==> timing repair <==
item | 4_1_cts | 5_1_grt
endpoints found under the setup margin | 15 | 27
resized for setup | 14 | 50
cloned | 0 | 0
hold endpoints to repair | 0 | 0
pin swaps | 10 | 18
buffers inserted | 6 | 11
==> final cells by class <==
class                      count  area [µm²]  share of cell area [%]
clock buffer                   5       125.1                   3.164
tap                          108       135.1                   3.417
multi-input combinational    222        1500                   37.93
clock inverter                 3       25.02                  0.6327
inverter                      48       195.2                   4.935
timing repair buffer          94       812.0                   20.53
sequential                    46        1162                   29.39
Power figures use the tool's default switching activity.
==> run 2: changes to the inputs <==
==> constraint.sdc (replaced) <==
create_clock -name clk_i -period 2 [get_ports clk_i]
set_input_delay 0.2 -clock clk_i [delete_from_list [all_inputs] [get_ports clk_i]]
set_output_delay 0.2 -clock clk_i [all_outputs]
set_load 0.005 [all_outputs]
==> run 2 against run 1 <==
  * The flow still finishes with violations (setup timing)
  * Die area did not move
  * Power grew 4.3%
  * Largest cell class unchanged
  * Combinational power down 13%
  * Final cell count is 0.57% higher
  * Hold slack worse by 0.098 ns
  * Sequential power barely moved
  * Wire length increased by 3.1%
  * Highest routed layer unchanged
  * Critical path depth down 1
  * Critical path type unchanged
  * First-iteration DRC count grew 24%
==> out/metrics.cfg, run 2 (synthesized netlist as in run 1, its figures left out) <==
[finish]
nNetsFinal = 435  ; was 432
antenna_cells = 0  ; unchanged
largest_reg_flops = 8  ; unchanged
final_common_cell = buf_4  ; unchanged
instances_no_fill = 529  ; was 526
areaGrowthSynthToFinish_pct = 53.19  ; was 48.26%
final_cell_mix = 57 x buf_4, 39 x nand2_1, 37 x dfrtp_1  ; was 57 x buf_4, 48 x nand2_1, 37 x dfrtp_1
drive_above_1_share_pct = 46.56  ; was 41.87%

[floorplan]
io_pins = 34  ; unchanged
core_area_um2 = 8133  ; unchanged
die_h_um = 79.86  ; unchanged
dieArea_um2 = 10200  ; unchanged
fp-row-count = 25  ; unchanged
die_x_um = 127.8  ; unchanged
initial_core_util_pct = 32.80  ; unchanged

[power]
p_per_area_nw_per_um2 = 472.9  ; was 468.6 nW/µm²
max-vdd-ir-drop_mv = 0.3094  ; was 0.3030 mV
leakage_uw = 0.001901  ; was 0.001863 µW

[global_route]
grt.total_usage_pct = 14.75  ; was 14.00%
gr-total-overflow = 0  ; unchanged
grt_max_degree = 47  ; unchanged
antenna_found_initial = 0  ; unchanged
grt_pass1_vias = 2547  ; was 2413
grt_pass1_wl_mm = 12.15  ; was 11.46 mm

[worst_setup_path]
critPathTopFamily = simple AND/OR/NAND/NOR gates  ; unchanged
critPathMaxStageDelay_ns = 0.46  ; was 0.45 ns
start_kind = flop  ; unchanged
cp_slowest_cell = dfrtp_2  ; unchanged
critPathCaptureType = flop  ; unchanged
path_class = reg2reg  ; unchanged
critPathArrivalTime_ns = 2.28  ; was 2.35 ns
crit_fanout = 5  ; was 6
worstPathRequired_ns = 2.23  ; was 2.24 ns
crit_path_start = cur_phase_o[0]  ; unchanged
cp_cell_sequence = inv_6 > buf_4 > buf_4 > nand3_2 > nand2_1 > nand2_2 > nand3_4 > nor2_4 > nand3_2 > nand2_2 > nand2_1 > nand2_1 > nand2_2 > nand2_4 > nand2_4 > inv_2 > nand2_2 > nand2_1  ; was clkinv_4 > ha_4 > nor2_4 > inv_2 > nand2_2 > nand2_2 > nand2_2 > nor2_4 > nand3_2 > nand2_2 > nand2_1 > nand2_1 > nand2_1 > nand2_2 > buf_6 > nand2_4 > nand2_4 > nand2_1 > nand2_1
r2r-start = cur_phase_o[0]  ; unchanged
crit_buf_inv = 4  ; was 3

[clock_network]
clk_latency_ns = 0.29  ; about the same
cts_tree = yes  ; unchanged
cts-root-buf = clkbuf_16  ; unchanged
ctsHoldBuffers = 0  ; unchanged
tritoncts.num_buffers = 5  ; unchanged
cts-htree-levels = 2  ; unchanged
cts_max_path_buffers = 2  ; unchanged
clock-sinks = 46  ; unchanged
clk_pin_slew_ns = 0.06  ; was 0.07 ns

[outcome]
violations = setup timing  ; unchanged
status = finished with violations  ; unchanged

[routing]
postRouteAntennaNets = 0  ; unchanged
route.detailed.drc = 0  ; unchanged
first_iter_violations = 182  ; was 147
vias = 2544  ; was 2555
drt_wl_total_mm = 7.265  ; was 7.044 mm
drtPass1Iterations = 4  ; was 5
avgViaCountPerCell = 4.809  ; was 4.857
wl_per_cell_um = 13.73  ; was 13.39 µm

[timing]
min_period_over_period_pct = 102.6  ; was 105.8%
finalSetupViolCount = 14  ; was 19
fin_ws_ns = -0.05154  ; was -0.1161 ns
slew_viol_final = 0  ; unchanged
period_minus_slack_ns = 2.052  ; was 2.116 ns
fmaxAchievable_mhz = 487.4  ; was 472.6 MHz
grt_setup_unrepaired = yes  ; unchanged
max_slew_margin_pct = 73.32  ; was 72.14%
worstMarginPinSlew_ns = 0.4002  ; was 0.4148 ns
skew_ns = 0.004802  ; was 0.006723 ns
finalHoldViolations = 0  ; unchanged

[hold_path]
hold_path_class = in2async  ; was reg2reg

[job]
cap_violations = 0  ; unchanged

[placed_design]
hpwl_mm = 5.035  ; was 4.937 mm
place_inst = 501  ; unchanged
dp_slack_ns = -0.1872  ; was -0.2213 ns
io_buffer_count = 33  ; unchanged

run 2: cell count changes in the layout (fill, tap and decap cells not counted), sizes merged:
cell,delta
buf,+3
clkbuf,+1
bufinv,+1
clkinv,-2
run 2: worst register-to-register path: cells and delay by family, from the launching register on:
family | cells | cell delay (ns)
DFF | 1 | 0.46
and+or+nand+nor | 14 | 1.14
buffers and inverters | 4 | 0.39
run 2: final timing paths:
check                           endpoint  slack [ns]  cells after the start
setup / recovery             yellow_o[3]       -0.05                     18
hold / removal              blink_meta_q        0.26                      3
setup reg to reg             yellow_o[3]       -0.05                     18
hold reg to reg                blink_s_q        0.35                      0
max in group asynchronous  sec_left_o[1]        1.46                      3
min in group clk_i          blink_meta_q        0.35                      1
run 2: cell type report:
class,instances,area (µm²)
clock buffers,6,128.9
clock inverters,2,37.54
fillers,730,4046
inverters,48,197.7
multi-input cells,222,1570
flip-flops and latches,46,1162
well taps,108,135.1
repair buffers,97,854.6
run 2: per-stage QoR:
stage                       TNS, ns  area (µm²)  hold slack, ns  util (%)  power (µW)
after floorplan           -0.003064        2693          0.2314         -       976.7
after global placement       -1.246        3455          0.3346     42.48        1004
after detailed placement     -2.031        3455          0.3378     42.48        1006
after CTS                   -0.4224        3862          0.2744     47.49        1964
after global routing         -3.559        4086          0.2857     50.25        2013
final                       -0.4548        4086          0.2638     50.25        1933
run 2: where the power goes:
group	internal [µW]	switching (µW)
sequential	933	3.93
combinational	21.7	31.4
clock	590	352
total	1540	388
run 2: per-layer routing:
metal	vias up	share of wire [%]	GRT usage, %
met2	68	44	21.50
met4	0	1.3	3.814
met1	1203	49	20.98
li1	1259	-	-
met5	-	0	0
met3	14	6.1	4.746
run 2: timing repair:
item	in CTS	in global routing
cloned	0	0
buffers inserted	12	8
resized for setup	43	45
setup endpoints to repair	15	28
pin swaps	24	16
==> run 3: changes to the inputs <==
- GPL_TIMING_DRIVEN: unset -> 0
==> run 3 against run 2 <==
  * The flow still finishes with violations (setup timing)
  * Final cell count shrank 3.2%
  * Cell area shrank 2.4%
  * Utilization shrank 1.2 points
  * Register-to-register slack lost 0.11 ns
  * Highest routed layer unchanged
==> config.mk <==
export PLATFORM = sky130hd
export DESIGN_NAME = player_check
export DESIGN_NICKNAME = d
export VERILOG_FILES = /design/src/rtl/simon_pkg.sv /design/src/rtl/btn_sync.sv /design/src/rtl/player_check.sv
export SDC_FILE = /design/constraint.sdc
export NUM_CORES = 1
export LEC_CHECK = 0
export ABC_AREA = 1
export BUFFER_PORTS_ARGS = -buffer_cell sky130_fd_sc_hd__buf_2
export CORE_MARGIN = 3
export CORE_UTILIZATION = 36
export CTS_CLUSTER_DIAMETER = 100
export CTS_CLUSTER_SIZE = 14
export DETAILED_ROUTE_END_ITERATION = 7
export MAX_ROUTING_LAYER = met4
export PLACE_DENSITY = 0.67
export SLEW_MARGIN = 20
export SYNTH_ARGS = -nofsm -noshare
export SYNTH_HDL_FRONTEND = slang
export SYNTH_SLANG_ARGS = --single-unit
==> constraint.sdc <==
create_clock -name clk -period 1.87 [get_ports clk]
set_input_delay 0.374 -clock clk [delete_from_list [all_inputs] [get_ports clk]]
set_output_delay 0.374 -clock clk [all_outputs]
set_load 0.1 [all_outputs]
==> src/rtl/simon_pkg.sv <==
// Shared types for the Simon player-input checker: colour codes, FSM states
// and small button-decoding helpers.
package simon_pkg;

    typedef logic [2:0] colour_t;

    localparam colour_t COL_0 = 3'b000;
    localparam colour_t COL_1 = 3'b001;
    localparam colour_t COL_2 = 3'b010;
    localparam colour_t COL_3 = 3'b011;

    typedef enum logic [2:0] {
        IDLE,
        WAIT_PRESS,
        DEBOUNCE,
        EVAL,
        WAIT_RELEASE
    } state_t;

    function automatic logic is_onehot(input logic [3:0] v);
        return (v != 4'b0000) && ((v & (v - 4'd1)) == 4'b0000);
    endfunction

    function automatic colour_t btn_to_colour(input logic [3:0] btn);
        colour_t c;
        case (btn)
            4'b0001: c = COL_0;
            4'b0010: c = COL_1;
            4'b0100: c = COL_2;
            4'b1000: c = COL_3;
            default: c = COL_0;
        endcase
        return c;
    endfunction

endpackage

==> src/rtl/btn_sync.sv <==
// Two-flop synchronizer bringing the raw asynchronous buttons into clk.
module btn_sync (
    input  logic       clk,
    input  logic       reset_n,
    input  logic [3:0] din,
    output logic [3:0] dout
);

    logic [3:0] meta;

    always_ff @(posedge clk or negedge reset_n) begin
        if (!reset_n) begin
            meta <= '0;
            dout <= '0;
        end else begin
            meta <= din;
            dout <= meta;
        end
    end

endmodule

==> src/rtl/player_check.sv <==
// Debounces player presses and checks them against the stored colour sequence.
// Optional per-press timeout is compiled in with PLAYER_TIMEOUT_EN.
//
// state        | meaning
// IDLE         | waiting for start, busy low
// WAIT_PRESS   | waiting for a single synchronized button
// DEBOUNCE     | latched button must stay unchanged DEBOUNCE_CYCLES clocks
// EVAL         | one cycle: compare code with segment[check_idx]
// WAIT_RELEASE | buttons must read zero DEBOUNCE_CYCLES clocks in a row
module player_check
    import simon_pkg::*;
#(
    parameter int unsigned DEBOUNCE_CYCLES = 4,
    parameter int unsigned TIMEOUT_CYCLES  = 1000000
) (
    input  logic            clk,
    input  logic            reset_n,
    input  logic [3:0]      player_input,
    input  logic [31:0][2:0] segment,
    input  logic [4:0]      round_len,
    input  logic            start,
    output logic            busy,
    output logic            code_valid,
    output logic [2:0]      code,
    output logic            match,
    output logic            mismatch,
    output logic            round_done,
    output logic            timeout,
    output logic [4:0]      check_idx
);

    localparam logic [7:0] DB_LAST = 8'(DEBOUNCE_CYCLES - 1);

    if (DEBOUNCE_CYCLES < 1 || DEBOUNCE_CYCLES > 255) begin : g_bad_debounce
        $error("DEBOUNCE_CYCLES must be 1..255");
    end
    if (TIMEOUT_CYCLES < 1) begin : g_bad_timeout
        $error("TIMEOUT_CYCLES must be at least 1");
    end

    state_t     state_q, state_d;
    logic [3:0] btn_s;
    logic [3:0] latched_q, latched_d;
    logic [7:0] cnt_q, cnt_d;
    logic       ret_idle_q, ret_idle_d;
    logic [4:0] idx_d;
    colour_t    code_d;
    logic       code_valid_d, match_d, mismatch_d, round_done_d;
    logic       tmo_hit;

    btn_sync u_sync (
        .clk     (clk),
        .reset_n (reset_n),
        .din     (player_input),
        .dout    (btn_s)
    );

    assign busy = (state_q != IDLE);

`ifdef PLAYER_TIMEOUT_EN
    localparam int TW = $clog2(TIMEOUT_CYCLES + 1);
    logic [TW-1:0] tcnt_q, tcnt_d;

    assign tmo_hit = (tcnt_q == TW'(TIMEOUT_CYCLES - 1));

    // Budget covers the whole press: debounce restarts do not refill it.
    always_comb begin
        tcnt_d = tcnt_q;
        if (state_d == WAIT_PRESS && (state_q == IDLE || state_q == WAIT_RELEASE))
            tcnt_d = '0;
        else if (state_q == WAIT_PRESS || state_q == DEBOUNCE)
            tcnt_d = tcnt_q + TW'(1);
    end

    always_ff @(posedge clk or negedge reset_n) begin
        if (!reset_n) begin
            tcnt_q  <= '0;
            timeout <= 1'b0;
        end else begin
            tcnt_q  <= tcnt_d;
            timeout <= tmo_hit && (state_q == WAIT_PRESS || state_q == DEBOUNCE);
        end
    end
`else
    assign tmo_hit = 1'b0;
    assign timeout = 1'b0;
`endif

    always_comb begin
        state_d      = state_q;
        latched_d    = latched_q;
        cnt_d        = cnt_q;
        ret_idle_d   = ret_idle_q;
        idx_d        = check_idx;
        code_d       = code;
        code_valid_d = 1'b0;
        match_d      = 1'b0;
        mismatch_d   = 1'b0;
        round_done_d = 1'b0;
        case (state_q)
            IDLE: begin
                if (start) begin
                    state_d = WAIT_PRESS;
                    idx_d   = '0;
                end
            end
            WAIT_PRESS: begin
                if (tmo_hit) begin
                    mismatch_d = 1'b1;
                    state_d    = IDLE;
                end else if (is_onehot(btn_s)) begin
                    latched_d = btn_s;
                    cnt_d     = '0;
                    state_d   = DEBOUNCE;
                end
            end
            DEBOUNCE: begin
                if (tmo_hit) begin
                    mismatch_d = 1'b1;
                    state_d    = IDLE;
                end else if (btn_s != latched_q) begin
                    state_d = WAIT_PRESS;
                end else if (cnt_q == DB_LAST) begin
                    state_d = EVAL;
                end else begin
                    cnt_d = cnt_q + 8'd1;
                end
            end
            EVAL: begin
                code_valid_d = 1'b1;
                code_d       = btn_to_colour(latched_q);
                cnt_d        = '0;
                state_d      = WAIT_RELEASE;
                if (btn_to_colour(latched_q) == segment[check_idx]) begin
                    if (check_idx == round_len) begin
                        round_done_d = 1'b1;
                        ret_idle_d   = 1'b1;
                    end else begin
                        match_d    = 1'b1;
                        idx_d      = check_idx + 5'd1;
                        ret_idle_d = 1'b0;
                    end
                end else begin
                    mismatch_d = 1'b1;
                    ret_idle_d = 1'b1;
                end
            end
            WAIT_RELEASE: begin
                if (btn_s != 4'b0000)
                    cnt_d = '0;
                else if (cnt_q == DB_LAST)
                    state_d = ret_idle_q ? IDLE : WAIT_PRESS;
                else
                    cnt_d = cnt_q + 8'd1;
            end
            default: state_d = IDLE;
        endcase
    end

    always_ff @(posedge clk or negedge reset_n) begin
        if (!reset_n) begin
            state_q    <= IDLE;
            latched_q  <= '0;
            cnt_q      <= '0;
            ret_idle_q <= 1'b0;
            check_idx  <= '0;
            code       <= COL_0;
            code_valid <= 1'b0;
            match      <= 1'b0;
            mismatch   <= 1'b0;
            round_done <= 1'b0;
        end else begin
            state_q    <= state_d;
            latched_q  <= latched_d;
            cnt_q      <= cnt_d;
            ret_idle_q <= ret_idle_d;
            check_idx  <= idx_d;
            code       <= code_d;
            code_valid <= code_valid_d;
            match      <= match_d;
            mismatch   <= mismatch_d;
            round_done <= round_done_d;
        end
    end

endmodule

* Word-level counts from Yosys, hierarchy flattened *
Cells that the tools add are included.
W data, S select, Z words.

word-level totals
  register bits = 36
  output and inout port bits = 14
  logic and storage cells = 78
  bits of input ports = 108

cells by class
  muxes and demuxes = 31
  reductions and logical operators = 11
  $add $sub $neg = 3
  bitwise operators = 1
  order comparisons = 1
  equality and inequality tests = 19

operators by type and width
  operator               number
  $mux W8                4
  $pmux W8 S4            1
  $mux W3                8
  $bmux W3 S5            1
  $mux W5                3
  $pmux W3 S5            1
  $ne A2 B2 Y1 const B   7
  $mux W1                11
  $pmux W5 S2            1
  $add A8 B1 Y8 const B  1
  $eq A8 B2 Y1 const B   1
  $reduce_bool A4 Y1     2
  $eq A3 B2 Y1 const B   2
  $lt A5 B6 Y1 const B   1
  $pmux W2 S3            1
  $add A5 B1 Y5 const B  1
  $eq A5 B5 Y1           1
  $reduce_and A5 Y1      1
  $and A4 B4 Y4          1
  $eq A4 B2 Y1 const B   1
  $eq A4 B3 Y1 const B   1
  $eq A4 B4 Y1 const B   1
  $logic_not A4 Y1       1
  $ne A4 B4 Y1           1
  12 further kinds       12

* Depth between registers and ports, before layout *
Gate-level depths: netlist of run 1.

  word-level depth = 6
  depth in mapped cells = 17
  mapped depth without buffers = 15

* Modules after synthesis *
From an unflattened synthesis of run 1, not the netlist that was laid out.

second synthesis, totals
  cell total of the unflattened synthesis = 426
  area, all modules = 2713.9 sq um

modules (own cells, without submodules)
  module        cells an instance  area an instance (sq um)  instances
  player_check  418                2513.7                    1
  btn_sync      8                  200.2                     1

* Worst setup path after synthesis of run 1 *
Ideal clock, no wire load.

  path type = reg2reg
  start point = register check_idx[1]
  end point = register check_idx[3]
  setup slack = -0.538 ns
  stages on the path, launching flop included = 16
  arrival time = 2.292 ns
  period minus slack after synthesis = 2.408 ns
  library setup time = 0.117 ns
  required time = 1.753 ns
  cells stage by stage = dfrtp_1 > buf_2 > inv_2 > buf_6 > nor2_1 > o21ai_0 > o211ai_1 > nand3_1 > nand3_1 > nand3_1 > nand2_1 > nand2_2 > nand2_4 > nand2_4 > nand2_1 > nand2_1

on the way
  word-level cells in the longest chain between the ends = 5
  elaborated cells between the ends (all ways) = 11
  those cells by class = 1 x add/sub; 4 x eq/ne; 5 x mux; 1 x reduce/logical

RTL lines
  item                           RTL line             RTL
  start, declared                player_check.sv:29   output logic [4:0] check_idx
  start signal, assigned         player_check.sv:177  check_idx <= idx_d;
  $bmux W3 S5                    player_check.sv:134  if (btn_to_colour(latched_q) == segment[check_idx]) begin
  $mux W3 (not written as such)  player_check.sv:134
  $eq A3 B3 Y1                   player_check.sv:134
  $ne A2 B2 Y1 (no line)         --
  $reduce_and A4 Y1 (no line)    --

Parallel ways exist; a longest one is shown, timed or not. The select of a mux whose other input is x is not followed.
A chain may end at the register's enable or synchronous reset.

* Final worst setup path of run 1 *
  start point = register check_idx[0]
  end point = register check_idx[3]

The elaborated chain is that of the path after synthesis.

ACTION ITEM: Could you transcribe the entries above word for word, from the line with "areaGrowthSynthToFinish_pct = 53.19" down to the line with "dieArea_um2 = 10200", keeping both?

EXERCISE RESPONSE:
areaGrowthSynthToFinish_pct = 53.19  ; was 48.26%
final_cell_mix = 57 x buf_4, 39 x nand2_1, 37 x dfrtp_1  ; was 57 x buf_4, 48 x nand2_1, 37 x dfrtp_1
drive_above_1_share_pct = 46.56  ; was 41.87%

[floorplan]
io_pins = 34  ; unchanged
core_area_um2 = 8133  ; unchanged
die_h_um = 79.86  ; unchanged
dieArea_um2 = 10200  ; unchanged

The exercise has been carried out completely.